Top of Data records

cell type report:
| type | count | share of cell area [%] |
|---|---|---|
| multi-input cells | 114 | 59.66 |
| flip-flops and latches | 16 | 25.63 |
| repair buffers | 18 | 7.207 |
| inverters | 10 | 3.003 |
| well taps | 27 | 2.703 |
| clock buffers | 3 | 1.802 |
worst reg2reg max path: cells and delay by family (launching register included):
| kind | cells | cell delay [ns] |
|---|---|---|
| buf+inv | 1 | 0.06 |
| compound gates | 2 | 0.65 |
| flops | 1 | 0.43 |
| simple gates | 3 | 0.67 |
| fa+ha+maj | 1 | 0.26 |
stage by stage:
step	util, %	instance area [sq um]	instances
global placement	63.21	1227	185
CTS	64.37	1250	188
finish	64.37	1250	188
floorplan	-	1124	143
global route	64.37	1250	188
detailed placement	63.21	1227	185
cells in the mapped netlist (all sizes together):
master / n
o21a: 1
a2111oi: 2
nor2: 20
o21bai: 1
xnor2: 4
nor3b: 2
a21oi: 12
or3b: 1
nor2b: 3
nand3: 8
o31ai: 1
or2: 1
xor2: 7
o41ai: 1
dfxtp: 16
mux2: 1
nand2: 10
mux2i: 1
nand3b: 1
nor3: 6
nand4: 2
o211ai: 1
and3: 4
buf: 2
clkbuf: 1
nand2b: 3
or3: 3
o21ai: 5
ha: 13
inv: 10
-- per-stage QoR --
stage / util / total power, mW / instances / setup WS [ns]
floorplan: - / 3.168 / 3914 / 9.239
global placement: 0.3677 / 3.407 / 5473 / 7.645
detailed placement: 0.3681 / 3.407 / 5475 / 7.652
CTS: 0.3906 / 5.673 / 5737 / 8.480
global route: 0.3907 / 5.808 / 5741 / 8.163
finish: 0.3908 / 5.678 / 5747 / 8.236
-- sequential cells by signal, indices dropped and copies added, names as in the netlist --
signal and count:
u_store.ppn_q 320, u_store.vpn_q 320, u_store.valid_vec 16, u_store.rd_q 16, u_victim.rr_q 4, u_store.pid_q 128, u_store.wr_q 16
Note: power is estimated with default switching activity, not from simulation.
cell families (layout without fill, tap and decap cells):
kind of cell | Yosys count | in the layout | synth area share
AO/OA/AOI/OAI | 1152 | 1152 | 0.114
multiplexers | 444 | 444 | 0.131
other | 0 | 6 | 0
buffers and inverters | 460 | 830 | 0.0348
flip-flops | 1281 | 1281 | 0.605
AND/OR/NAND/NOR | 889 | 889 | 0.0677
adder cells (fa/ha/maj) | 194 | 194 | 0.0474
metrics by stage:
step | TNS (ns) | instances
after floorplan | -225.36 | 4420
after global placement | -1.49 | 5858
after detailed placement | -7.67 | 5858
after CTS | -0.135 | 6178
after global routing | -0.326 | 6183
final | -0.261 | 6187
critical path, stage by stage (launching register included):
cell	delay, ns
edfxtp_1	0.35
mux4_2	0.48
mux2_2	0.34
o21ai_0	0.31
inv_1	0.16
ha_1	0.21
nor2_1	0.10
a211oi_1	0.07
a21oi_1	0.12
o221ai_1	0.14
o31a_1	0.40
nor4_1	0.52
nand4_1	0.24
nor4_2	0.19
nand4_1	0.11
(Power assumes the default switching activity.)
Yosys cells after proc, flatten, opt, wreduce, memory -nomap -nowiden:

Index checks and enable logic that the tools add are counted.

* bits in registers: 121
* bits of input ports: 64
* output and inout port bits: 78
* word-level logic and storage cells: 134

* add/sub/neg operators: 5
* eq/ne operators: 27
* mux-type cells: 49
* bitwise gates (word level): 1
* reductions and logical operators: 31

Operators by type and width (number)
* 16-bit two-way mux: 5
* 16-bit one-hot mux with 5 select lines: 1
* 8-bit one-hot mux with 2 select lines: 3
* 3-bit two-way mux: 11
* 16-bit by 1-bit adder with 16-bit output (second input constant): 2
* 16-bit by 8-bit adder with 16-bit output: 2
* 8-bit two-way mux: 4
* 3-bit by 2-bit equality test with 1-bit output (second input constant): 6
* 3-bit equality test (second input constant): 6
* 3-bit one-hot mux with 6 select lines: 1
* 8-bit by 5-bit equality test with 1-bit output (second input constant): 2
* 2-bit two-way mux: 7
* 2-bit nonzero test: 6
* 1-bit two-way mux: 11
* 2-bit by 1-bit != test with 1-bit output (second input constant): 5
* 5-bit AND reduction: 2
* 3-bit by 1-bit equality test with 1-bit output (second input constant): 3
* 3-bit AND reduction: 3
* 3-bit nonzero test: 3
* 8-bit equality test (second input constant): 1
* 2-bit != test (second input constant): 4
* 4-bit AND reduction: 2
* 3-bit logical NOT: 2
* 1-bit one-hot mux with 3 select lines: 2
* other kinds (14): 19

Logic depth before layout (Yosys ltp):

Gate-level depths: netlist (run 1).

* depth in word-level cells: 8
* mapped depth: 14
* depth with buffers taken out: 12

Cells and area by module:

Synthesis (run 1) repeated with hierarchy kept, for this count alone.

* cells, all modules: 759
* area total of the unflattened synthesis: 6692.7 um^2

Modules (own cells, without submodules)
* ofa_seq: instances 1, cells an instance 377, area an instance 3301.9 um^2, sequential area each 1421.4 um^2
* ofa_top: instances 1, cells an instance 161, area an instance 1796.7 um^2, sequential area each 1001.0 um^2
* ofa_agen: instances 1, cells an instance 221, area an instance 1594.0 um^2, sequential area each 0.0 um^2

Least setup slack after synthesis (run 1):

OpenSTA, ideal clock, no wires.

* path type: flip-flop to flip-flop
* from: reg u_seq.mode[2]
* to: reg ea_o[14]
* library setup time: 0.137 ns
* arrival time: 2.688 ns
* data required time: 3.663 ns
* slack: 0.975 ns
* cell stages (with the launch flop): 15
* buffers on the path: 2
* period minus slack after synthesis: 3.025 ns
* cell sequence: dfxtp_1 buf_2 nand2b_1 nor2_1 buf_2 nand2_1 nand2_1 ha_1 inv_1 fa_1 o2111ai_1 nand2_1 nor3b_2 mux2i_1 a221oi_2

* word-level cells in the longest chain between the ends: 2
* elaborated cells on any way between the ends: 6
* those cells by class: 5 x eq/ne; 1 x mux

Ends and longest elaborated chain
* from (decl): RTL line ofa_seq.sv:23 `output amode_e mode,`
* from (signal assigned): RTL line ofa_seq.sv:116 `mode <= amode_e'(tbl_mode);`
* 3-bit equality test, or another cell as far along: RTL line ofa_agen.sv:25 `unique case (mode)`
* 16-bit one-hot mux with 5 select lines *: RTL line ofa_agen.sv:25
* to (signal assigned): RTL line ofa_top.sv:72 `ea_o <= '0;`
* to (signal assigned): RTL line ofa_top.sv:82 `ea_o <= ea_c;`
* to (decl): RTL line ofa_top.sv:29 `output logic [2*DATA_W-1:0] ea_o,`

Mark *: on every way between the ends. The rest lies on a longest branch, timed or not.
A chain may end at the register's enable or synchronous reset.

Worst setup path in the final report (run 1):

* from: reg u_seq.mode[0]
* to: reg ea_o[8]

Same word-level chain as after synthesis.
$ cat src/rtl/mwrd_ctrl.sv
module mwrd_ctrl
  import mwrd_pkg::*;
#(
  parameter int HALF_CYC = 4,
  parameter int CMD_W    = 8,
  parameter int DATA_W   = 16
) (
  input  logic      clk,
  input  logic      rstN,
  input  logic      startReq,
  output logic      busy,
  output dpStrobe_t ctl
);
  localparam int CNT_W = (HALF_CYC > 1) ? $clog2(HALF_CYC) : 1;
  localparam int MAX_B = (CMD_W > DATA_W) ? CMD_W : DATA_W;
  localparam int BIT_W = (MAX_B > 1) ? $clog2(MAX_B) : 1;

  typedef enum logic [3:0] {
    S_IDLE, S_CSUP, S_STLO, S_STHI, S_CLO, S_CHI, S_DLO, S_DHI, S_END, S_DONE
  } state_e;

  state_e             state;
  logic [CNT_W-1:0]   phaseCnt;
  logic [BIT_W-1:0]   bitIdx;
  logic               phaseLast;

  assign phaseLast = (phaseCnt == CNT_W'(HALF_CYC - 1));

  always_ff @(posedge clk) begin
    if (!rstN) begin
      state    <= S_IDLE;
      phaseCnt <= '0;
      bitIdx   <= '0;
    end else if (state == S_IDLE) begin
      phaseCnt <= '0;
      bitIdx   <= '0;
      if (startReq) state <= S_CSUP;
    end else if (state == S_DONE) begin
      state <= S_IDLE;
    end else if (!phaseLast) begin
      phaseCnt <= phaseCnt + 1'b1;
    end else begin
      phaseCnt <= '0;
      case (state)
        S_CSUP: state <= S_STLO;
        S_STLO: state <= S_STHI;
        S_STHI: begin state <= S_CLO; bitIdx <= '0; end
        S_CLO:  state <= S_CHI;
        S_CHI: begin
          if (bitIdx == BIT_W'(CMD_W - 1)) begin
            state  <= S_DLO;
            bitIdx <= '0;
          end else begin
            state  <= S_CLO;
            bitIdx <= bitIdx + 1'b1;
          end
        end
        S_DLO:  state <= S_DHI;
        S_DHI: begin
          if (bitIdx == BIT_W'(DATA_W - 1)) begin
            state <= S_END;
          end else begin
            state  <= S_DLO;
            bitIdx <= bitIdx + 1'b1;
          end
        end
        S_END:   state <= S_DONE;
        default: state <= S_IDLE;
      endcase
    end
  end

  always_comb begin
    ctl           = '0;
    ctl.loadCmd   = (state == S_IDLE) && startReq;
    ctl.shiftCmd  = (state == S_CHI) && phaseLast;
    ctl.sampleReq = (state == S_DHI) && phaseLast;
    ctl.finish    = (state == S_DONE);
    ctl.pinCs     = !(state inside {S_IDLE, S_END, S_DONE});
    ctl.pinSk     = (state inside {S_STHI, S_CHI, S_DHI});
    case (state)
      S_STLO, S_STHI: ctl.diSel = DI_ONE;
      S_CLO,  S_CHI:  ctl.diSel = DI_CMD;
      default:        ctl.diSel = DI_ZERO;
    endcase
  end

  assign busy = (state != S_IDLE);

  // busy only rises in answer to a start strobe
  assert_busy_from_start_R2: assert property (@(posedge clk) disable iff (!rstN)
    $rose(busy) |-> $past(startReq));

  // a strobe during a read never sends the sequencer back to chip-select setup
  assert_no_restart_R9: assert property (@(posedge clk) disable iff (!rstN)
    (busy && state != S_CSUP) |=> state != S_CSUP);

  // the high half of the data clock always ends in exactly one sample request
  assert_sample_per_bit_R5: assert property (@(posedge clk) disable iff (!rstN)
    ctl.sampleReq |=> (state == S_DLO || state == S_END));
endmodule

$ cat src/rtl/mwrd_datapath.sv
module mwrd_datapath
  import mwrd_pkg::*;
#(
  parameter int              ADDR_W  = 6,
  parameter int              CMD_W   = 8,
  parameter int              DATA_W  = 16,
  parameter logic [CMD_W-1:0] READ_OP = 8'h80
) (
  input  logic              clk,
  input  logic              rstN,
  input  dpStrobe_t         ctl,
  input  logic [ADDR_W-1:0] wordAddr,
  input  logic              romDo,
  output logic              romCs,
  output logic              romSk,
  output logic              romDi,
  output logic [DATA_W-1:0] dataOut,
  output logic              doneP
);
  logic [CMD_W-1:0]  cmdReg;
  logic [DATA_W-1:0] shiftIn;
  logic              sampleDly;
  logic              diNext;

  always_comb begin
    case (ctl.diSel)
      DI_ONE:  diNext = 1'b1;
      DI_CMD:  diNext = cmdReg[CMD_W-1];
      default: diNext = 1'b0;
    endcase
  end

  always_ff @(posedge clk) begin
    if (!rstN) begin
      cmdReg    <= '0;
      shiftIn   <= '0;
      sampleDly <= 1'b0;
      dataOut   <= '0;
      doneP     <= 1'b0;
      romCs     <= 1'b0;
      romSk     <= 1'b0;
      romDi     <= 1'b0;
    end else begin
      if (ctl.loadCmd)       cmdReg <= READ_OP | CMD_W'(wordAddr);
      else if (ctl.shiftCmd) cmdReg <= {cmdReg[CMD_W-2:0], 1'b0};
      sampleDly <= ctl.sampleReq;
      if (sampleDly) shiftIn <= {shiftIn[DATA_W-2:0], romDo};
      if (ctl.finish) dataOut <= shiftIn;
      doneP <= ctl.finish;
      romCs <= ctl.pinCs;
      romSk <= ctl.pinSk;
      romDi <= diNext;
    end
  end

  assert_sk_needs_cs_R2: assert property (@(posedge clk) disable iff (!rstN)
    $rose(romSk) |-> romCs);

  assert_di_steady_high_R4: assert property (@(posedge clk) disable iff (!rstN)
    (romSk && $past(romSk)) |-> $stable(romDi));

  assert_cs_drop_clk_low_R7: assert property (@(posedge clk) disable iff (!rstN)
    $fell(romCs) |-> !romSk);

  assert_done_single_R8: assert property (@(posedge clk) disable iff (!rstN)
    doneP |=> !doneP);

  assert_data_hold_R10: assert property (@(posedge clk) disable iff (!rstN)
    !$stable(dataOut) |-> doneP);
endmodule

Bottom of Data records

▶ [About this task] Which lines run from the one holding "kinds (14): 19" through the one holding "RTL line ofa_top.sv:82" in the records above? Repeat them exactly, both included, and nothing more.

▶ [Written solution]
* other kinds (14): 19

Logic depth before layout (Yosys ltp):

Gate-level depths: netlist (run 1).

* depth in word-level cells: 8
* mapped depth: 14
* depth with buffers taken out: 12

Cells and area by module:

Synthesis (run 1) repeated with hierarchy kept, for this count alone.

* cells, all modules: 759
* area total of the unflattened synthesis: 6692.7 um^2

Modules (own cells, without submodules)
* ofa_seq: instances 1, cells an instance 377, area an instance 3301.9 um^2, sequential area each 1421.4 um^2
* ofa_top: instances 1, cells an instance 161, area an instance 1796.7 um^2, sequential area each 1001.0 um^2
* ofa_agen: instances 1, cells an instance 221, area an instance 1594.0 um^2, sequential area each 0.0 um^2

Least setup slack after synthesis (run 1):

OpenSTA, ideal clock, no wires.

* path type: flip-flop to flip-flop
* from: reg u_seq.mode[2]
* to: reg ea_o[14]
* library setup time: 0.137 ns
* arrival time: 2.688 ns
* data required time: 3.663 ns
* slack: 0.975 ns
* cell stages (with the launch flop): 15
* buffers on the path: 2
* period minus slack after synthesis: 3.025 ns
* cell sequence: dfxtp_1 buf_2 nand2b_1 nor2_1 buf_2 nand2_1 nand2_1 ha_1 inv_1 fa_1 o2111ai_1 nand2_1 nor3b_2 mux2i_1 a221oi_2

* word-level cells in the longest chain between the ends: 2
* elaborated cells on any way between the ends: 6
* those cells by class: 5 x eq/ne; 1 x mux

Ends and longest elaborated chain
* from (decl): RTL line ofa_seq.sv:23 `output amode_e mode,`
* from (signal assigned): RTL line ofa_seq.sv:116 `mode <= amode_e'(tbl_mode);`
* 3-bit equality test, or another cell as far along: RTL line ofa_agen.sv:25 `unique case (mode)`
* 16-bit one-hot mux with 5 select lines *: RTL line ofa_agen.sv:25
* to (signal assigned): RTL line ofa_top.sv:72 `ea_o <= '0;`
* to (signal assigned): RTL line ofa_top.sv:82 `ea_o <= ea_c;`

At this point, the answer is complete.